Transcribe the material from its first line onward, ending with the line that contains "input logic signed" and adding nothing beyond it.

************

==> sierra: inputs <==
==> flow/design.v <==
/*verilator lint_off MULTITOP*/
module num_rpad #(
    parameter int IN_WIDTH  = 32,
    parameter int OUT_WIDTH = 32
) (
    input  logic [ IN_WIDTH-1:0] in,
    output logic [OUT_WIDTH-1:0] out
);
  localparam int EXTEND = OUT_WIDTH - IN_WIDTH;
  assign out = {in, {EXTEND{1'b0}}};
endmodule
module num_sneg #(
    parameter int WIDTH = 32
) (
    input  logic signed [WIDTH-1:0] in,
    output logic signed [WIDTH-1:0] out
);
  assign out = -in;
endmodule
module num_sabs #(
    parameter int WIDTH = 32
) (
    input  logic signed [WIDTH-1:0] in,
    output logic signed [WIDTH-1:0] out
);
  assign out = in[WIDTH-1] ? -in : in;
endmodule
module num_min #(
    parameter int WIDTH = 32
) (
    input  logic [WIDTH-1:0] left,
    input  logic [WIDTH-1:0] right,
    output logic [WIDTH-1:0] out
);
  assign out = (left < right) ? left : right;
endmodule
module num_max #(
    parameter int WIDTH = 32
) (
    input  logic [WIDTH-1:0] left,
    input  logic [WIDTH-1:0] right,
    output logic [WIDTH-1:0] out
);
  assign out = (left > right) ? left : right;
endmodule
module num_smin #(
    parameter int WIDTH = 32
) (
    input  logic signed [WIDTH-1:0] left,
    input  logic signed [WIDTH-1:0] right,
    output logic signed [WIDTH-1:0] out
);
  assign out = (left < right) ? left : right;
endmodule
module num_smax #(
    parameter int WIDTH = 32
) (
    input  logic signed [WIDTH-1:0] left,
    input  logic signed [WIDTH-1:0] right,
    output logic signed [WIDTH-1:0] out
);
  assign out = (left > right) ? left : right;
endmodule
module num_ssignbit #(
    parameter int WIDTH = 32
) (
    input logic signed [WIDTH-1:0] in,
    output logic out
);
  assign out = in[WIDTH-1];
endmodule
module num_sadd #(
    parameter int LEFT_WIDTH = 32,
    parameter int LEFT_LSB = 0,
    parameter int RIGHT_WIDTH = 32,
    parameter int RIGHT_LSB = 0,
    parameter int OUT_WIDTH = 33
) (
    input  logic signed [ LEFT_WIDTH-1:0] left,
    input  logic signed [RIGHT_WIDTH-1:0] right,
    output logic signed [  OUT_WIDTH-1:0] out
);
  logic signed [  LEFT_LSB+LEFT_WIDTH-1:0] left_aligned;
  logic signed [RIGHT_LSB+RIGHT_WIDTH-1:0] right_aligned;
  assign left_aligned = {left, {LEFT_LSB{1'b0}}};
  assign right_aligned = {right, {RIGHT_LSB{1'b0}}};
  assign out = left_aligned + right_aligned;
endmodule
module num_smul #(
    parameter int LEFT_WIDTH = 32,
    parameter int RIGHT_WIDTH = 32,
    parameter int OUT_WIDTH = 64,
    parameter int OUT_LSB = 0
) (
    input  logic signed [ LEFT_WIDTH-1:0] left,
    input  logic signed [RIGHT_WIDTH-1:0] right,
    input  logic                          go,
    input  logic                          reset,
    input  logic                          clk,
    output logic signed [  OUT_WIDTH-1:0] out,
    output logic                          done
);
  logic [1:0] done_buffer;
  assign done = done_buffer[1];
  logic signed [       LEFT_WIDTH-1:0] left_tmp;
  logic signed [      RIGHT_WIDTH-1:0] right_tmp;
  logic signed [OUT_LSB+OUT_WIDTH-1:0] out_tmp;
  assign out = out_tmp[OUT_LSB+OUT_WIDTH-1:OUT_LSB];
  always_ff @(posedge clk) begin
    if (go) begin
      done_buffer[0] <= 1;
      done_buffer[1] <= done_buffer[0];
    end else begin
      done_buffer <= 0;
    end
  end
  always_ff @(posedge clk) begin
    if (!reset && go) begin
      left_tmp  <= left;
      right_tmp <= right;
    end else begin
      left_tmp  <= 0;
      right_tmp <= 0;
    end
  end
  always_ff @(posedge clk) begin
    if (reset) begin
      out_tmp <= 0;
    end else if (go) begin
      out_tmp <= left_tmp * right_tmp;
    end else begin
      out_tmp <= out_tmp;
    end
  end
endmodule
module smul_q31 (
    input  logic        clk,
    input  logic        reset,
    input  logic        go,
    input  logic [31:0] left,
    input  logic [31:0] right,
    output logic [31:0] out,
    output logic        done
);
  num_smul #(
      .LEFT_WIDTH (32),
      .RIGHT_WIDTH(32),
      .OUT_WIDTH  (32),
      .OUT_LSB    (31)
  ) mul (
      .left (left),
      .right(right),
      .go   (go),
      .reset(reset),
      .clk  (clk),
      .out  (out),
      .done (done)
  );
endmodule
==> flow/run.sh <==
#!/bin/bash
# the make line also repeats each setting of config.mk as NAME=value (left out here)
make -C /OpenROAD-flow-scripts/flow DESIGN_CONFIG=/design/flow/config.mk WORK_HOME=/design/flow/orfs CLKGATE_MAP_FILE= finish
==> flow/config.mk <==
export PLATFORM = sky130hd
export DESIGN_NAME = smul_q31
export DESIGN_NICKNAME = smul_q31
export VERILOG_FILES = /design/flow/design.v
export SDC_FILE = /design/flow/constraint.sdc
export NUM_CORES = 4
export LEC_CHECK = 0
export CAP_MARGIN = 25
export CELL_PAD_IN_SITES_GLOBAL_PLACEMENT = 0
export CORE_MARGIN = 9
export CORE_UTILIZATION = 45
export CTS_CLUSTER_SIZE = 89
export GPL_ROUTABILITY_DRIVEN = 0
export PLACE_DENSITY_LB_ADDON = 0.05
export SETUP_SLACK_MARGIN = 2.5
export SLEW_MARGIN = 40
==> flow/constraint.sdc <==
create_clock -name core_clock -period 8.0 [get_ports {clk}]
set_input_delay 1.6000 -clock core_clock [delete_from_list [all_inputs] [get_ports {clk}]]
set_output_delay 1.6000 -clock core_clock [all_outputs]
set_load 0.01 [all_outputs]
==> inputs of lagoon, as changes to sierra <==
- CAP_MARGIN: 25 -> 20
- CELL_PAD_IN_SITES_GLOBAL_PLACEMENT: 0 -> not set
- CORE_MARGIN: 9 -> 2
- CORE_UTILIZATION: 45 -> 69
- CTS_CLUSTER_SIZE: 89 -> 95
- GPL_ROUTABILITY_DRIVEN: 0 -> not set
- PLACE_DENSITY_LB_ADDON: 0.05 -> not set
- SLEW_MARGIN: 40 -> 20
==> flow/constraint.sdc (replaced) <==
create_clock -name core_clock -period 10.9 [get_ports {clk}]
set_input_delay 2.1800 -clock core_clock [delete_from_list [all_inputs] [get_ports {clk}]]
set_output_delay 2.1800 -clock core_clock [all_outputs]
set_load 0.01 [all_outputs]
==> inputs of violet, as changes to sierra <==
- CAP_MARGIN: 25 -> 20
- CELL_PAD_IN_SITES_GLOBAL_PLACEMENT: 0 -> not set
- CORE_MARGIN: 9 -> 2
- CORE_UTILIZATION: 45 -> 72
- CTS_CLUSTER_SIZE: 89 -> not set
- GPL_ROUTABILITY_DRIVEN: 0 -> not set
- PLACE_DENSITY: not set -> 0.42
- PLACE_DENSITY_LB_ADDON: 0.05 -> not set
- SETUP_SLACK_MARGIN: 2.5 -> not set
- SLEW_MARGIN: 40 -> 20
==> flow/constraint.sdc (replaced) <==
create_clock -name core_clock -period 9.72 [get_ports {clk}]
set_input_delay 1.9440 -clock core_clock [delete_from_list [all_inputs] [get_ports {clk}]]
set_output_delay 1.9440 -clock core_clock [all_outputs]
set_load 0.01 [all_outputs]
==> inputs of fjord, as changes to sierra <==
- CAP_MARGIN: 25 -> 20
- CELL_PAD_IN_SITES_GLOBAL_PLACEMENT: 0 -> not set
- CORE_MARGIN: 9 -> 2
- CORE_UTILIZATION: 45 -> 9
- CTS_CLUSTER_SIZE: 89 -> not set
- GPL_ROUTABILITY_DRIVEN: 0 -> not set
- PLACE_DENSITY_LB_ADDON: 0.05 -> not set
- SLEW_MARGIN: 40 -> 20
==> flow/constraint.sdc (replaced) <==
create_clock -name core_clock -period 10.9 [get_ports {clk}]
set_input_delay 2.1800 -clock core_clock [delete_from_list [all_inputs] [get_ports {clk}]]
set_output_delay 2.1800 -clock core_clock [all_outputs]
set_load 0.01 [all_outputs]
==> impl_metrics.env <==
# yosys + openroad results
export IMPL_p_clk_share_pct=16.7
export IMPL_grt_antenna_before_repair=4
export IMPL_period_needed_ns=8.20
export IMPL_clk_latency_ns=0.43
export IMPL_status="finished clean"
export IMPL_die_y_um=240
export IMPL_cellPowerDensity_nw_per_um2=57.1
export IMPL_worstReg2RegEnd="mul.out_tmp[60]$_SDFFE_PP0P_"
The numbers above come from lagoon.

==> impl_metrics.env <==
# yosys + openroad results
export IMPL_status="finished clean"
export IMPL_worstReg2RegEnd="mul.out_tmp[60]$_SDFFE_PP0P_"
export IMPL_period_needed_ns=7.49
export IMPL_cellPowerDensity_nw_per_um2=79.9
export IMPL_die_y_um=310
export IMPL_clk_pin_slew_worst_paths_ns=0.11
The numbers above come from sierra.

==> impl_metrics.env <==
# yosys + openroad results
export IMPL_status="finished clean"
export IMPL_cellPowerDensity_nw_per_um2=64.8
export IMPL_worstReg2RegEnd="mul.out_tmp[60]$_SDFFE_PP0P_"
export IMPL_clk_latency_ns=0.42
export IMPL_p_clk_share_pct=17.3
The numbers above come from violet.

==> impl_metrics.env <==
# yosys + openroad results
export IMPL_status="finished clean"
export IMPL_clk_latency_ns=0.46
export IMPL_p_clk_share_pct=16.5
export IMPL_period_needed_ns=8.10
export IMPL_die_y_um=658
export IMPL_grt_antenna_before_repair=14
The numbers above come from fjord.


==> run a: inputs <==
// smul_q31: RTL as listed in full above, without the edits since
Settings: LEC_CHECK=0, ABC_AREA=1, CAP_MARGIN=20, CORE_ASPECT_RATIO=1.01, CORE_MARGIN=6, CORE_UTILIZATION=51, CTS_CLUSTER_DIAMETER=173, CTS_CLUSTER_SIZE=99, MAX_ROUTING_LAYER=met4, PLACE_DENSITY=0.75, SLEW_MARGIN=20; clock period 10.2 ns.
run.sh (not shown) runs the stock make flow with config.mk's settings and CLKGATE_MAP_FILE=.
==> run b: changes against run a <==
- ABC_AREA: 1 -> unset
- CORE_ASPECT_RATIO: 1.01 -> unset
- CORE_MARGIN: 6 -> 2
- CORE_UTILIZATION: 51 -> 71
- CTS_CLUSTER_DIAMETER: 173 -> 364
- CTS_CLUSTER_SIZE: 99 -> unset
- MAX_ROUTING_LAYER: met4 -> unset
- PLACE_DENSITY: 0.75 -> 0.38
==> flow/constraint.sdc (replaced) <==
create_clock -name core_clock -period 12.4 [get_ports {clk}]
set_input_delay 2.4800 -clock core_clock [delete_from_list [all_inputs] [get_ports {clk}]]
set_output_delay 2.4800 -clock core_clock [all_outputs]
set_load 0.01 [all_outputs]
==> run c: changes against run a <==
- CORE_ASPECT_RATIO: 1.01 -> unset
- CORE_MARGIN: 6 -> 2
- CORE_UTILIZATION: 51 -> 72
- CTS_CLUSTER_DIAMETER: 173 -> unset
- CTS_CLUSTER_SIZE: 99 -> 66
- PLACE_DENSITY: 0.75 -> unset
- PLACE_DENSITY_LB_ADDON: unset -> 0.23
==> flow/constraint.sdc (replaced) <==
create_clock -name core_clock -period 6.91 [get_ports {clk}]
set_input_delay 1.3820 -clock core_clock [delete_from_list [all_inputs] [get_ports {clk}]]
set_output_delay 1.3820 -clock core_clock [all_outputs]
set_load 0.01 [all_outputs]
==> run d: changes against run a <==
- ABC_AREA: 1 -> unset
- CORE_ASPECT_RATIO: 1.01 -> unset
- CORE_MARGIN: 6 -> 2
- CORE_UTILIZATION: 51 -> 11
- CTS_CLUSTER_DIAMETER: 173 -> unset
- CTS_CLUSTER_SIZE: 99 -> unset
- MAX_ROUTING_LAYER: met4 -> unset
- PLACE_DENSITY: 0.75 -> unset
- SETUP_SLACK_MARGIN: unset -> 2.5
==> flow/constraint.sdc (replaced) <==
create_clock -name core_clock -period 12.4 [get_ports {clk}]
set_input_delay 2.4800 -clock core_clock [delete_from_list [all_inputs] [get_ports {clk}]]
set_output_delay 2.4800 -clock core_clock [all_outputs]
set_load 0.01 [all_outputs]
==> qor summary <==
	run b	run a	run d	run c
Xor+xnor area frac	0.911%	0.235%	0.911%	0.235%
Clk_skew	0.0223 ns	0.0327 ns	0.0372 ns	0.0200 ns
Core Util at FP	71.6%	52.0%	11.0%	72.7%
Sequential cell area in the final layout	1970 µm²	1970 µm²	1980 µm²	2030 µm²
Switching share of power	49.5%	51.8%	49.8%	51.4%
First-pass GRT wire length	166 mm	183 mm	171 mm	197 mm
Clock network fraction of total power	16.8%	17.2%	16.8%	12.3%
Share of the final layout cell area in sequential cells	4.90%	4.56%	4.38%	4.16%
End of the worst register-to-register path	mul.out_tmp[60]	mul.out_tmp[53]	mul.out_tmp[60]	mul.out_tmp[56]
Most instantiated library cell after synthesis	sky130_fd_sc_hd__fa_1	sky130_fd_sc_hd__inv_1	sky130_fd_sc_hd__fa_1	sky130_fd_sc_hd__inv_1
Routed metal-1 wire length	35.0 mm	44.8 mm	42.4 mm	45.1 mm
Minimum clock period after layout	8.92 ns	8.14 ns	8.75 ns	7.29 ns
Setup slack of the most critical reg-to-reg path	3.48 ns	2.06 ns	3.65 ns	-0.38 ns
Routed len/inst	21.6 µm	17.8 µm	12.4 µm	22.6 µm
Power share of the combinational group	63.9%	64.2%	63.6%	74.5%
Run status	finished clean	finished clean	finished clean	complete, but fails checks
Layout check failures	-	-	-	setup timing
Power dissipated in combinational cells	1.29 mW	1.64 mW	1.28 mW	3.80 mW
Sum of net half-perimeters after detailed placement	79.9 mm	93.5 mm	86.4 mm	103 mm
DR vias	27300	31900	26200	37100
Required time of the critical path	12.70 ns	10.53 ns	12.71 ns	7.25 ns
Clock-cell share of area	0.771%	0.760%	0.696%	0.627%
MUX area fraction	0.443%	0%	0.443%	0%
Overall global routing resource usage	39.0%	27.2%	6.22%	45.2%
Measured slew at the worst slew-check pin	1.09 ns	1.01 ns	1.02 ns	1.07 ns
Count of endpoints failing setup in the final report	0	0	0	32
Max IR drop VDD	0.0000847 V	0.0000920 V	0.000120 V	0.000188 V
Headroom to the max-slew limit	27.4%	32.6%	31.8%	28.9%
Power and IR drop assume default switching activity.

************

## SOLUTION
==> sierra: inputs <==
==> flow/design.v <==
/*verilator lint_off MULTITOP*/
module num_rpad #(
    parameter int IN_WIDTH  = 32,
    parameter int OUT_WIDTH = 32
) (
    input  logic [ IN_WIDTH-1:0] in,
    output logic [OUT_WIDTH-1:0] out
);
  localparam int EXTEND = OUT_WIDTH - IN_WIDTH;
  assign out = {in, {EXTEND{1'b0}}};
endmodule
module num_sneg #(
    parameter int WIDTH = 32
) (
    input  logic signed [WIDTH-1:0] in,
    output logic signed [WIDTH-1:0] out
);
  assign out = -in;
endmodule
module num_sabs #(
    parameter int WIDTH = 32
) (
    input  logic signed [WIDTH-1:0] in,
    output logic signed [WIDTH-1:0] out
);
  assign out = in[WIDTH-1] ? -in : in;
endmodule
module num_min #(
    parameter int WIDTH = 32
) (
    input  logic [WIDTH-1:0] left,
    input  logic [WIDTH-1:0] right,
    output logic [WIDTH-1:0] out
);
  assign out = (left < right) ? left : right;
endmodule
module num_max #(
    parameter int WIDTH = 32
) (
    input  logic [WIDTH-1:0] left,
    input  logic [WIDTH-1:0] right,
    output logic [WIDTH-1:0] out
);
  assign out = (left > right) ? left : right;
endmodule
module num_smin #(
    parameter int WIDTH = 32
) (
    input  logic signed [WIDTH-1:0] left,
    input  logic signed [WIDTH-1:0] right,
    output logic signed [WIDTH-1:0] out
);
  assign out = (left < right) ? left : right;
endmodule
module num_smax #(
    parameter int WIDTH = 32
) (
    input  logic signed [WIDTH-1:0] left,
    input  logic signed [WIDTH-1:0] right,
    output logic signed [WIDTH-1:0] out
);
  assign out = (left > right) ? left : right;
endmodule
module num_ssignbit #(
    parameter int WIDTH = 32
) (
    input logic signed [WIDTH-1:0] in,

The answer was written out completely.